Ash trees infested with EAB were shipped in April, 2003 to a nursery in the Maryland suburbs near Washington, DC. During the spring and summer beetles moved from Michigan-grown trees to ones grown in the nursery. Some of these trees were shipped and installed in several locations in the greater Washington, DC area. Officials from the Maryland Department of Agriculture in cooperation with the USDA conducted search and destroy missions. In 2003, more than 1000 ash trees were destroyed in an attempt to eradicate this pest. State officials were optimistic about the results of the eradication program until August 21, 2006 when larvae of EAB were detected in ash trees in and near the original eradication area. What this meant was that beetles somehow escaped the first eradication attempt and established an infestation in native ash trees nearby. Sounds a bit like Jurassic Park, doesn’t it? Beetles were apparently on the loose for about four growing seasons before the beast was rediscovered in 2006. On August 22, 2006 the Maryland Department of Agriculture issued a revised Quarantine Order that prohibited anyone from moving ash trees, products, or any hardwood firewood into or out of Prince George’s County until further notice. In 2008, this rascal jumped the southern boarder of Prince George’s County and was discovered a few miles away in northern Charles County. Using historical data provided by the Maryland Department of Agriculture, we recently estimated the natural rate of spread of EAB to be just less than one mile each year. At this rate of spread, it would have taken the beast almost 30 years to move from more its introduction point in Prince George’s County to Baltimore. With the detection of EAB in Howard County, our initial projections are out the window, and our revised models put the green menace in charm city in less than 10 years.

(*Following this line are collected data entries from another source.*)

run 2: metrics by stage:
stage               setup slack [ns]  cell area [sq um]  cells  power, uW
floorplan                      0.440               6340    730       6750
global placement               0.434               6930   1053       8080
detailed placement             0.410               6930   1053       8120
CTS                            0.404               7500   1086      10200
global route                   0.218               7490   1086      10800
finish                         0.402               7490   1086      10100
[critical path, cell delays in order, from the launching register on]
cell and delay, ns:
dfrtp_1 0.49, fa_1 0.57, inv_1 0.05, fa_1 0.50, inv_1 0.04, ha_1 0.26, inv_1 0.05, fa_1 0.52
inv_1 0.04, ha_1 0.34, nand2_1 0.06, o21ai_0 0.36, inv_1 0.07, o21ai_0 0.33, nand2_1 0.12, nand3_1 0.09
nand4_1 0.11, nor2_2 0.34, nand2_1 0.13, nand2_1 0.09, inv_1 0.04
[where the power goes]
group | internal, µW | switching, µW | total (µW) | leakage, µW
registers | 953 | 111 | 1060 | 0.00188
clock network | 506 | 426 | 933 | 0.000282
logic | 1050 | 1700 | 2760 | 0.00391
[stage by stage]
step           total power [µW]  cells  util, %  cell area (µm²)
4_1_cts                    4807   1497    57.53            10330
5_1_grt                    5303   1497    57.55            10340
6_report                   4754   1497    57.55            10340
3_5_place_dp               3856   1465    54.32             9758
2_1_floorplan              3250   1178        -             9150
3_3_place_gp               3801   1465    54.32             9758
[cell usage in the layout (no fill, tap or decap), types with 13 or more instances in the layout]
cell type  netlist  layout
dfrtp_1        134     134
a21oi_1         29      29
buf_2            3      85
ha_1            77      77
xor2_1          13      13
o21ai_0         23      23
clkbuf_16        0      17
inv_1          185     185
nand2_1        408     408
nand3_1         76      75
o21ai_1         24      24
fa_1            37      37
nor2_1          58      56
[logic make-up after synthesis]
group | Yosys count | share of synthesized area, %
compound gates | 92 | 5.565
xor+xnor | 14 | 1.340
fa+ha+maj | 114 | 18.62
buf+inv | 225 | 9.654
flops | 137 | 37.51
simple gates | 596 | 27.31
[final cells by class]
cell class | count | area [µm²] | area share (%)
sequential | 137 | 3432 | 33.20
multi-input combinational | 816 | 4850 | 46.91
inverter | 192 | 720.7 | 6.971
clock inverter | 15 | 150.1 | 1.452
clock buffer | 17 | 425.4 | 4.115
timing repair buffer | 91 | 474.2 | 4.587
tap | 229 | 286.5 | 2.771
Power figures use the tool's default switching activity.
--- config.mk ---
export PLATFORM = sky130hd
export DESIGN_NAME = hc_rd_scheduler
export DESIGN_NICKNAME = d
export VERILOG_FILES = /design/src/rtl/hc_rd_scheduler.sv
export SDC_FILE = /design/constraint.sdc
export NUM_CORES = 1
export LEC_CHECK = 0
export BUFFER_PORTS_ARGS = -buffer_cell sky130_fd_sc_hd__buf_2
export CORE_MARGIN = 4
export CORE_UTILIZATION = 50
export CTS_CLUSTER_SIZE = 16
export DETAILED_ROUTE_END_ITERATION = 7
export GPL_TIMING_DRIVEN = 0
export HOLD_SLACK_MARGIN = 0.06
export PLACE_DENSITY = 0.77
export SYNTH_ARGS = -nofsm -noshare
export SYNTH_HDL_FRONTEND = slang
export SYNTH_SLANG_ARGS = --single-unit
--- constraint.sdc ---
create_clock -name clk -period 7.16 [get_ports clk]
set_input_delay 0.716 -clock clk [delete_from_list [all_inputs] [get_ports clk]]
set_output_delay 0.716 -clock clk [all_outputs]
set_load 0.005 [all_outputs]
--- src/rtl/hc_rd_scheduler.sv ---
`timescale 1ns/1ps
`default_nettype none
// +--------------------------------------------------------------------------+
// | hc_rd_scheduler: walks HardCloud buffer descriptors and issues CCI-P c0  |
// | line reads under c0TxAlmFull and an in-flight cap, counting responses.   |
// | Optional macro HC_RD_PERF_CNT_EN enables perf_cycles/perf_stall counters.|
// | Revision: 1.0                                                            |
// +--------------------------------------------------------------------------+
module hc_rd_scheduler #(
  parameter int NUM_BUFS        = 2,
  parameter int MAX_OUTSTANDING = 64
) (
  input  logic                     clk,
  input  logic                     reset_n,
  input  logic                     start,
  input  logic                     stop,
  input  logic [64*NUM_BUFS-1:0]   buf_addr,
  input  logic [32*NUM_BUFS-1:0]   buf_size,
  input  logic                     tx_almfull,
  output logic                     rd_req_valid,
  output logic [41:0]              rd_req_addr,
  output logic [15:0]              rd_req_mdata,
  input  logic                     rd_rsp_valid,
  output logic                     busy,
  output logic                     done,
  output logic                     aborted,
  output logic                     err_unexp_rsp,
  output logic [8:0]               outstanding,
  output logic [31:0]              perf_cycles,
  output logic [31:0]              perf_stall
);

  localparam logic [8:0] C_MAX_OUT  = 9'(MAX_OUTSTANDING);
  localparam logic [2:0] C_LAST_BUF = 3'(NUM_BUFS - 1);

  typedef enum logic [2:0] {
    S_IDLE  = 3'd0,
    S_LOAD  = 3'd1,
    S_ISSUE = 3'd2,
    S_DRAIN = 3'd3,
    S_DONE  = 3'd4
  } state_t;

  state_t      r_state;
  state_t      w_state_nxt;
  logic [2:0]  r_buf_idx;
  logic [41:0] r_base;
  logic [26:0] r_lines;
  logic [26:0] r_line_idx;
  logic [8:0]  r_outstanding;
  logic        r_aborted;
  logic        r_err;

  logic [63:0] w_sel_addr;
  logic [31:0] w_sel_size;
  logic [32:0] w_size_rnd;
  logic [26:0] w_sel_lines;
  logic        w_issue;
  logic        w_last_line;
  logic        w_last_buf;
  logic        w_start_acc;
  logic        w_unused;

  always_comb begin
    w_sel_addr = '0;
    w_sel_size = '0;
    for (int i = 0; i < NUM_BUFS; i++) begin
      if (r_buf_idx == 3'(i)) begin
        w_sel_addr = buf_addr[64*i +: 64];
        w_sel_size = buf_size[32*i +: 32];
      end
    end
  end

  // Round the byte size up to whole 64B lines.
  assign w_size_rnd  = {1'b0, w_sel_size} + 33'd63;
  assign w_sel_lines = w_size_rnd[32:6];
  assign w_unused    = ^{w_sel_addr[63:48], w_sel_addr[5:0], w_size_rnd[5:0]};

  assign w_start_acc = start && ((r_state == S_IDLE) || (r_state == S_DONE));
  assign w_issue     = (r_state == S_ISSUE) && !tx_almfull &&
                       (r_outstanding < C_MAX_OUT) && !stop;
  assign w_last_line = ((r_line_idx + 27'd1) == r_lines);
  assign w_last_buf  = (r_buf_idx == C_LAST_BUF);

  always_ff @(posedge clk or negedge reset_n) begin
    if (!reset_n) r_state <= S_IDLE;
    else          r_state <= w_state_nxt;
  end

  always_comb begin
    w_state_nxt = r_state;
    case (r_state)
      S_IDLE: begin
        if (start) w_state_nxt = S_LOAD;
      end
      S_LOAD: begin
        if (stop)                     w_state_nxt = S_DRAIN;
        else if (w_sel_lines != '0)   w_state_nxt = S_ISSUE;
        else if (w_last_buf)          w_state_nxt = S_DRAIN;
      end
      S_ISSUE: begin
        if (stop)                         w_state_nxt = S_DRAIN;
        else if (w_issue && w_last_line)  w_state_nxt = w_last_buf ? S_DRAIN : S_LOAD;
      end
      S_DRAIN: begin
        if (r_outstanding == '0) w_state_nxt = S_DONE;
      end
      S_DONE: begin
        if (start) w_state_nxt = S_LOAD;
      end
      default: w_state_nxt = S_IDLE;
    endcase
  end

  always_ff @(posedge clk or negedge reset_n) begin
    if (!reset_n) begin
      r_buf_idx  <= '0;
      r_base     <= '0;
      r_lines    <= '0;
      r_line_idx <= '0;
      r_aborted  <= 1'b0;
    end else begin
      if (w_start_acc) begin
        r_buf_idx <= '0;
        r_aborted <= 1'b0;
      end else if (r_state == S_LOAD) begin
        if (stop) begin
          r_aborted <= 1'b1;
        end else if (w_sel_lines == '0) begin
          r_buf_idx <= r_buf_idx + 3'd1;
        end else begin
          r_base     <= w_sel_addr[47:6];
          r_lines    <= w_sel_lines;
          r_line_idx <= '0;
        end
      end else if (r_state == S_ISSUE) begin
        if (stop) begin
          r_aborted <= 1'b1;
        end else if (w_issue) begin
          r_line_idx <= r_line_idx + 27'd1;
          if (w_last_line) r_buf_idx <= r_buf_idx + 3'd1;
        end
      end
    end
  end

  // An issue and a response in the same cycle cancel; a response with
  // nothing in flight is flagged rather than allowed to underflow.
  always_ff @(posedge clk or negedge reset_n) begin
    if (!reset_n) begin
      r_outstanding <= '0;
      r_err         <= 1'b0;
    end else begin
      if (w_issue && !rd_rsp_valid) begin
        r_outstanding <= r_outstanding + 9'd1;
      end else if (!w_issue && rd_rsp_valid) begin
        if (r_outstanding != '0) r_outstanding <= r_outstanding - 9'd1;
      end
      if (w_start_acc)
        r_err <= 1'b0;
      else if (rd_rsp_valid && !w_issue && (r_outstanding == '0))
        r_err <= 1'b1;
    end
  end

  assign rd_req_valid  = w_issue;
  assign rd_req_addr   = w_issue ? (r_base + {15'd0, r_line_idx}) : '0;
  assign rd_req_mdata  = w_issue ? {r_buf_idx, r_line_idx[12:0]} : '0;
  assign busy          = (r_state == S_LOAD) || (r_state == S_ISSUE) || (r_state == S_DRAIN);
  assign done          = (r_state == S_DONE);
  assign aborted       = r_aborted;
  assign err_unexp_rsp = r_err;
  assign outstanding   = r_outstanding;

`ifdef HC_RD_PERF_CNT_EN
  logic [31:0] r_perf_cycles;
  logic [31:0] r_perf_stall;

  always_ff @(posedge clk or negedge reset_n) begin
    if (!reset_n) begin
      r_perf_cycles <= '0;
      r_perf_stall  <= '0;
    end else if (w_start_acc) begin
      r_perf_cycles <= '0;
      r_perf_stall  <= '0;
    end else begin
      if (busy && (r_perf_cycles != '1))
        r_perf_cycles <= r_perf_cycles + 32'd1;
      if ((r_state == S_ISSUE) && (tx_almfull || (r_outstanding >= C_MAX_OUT)) &&
          (r_perf_stall != '1))
        r_perf_stall <= r_perf_stall + 32'd1;
    end
  end

  assign perf_cycles = r_perf_cycles;
  assign perf_stall  = r_perf_stall;
`else
  assign perf_cycles = '0;
  assign perf_stall  = '0;
`endif

endmodule
`default_nettype wire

Why is this news so discouraging? Here are the reasons. Ashes are among the more common native trees bordering rivers and streams in the lowland and piedmont area where they provide shade and nutrients to our riparian and woodland ecosystems. Ashes also provide food and shelter to more than 20 species of indigenous native insects. Collectively these organisms are valuable members of several ecological communities. They help the natural world go around. Ashes are also important trees in our suburbs and cities where they provide energy savings by cooling our homes and places of work, sequestering carbon, mitigating pollution, intercepting rainfall and reducing storm-water runoff, and adding aesthetic value to our landscapes and homes. As far as we know, EAB attacks all of our native species of ash and also those commonly used for ornamental purposes in landscapes. To date, it has killed more than 40 million ash trees and threatens several billion nationwide. Columbia, MD, where EAB was detected last week has a moderate population of ash trees that are now at risk. A larger concern waits just up the interstate were more than half a million ash trees grow in and around Baltimore. Their value to urban dwellers is enormous, estimated by some models to exceed $ 40 million annually. Because EAB is lethal to ashes, valuable trees will require insecticide treatments to protect them or, if they are infested and killed, they must be removed to reduce hazards to people and property. Protecting or removing more than 300,000 trees that populate Baltimore will be expensive once EAB arrives. Maryland’s cities and suburbs now face weighty decisions regarding how they will manage their valuable ash resources in the face of this egregious and lethal pest. Cities should start planning now for the almost certain arrival of this pest.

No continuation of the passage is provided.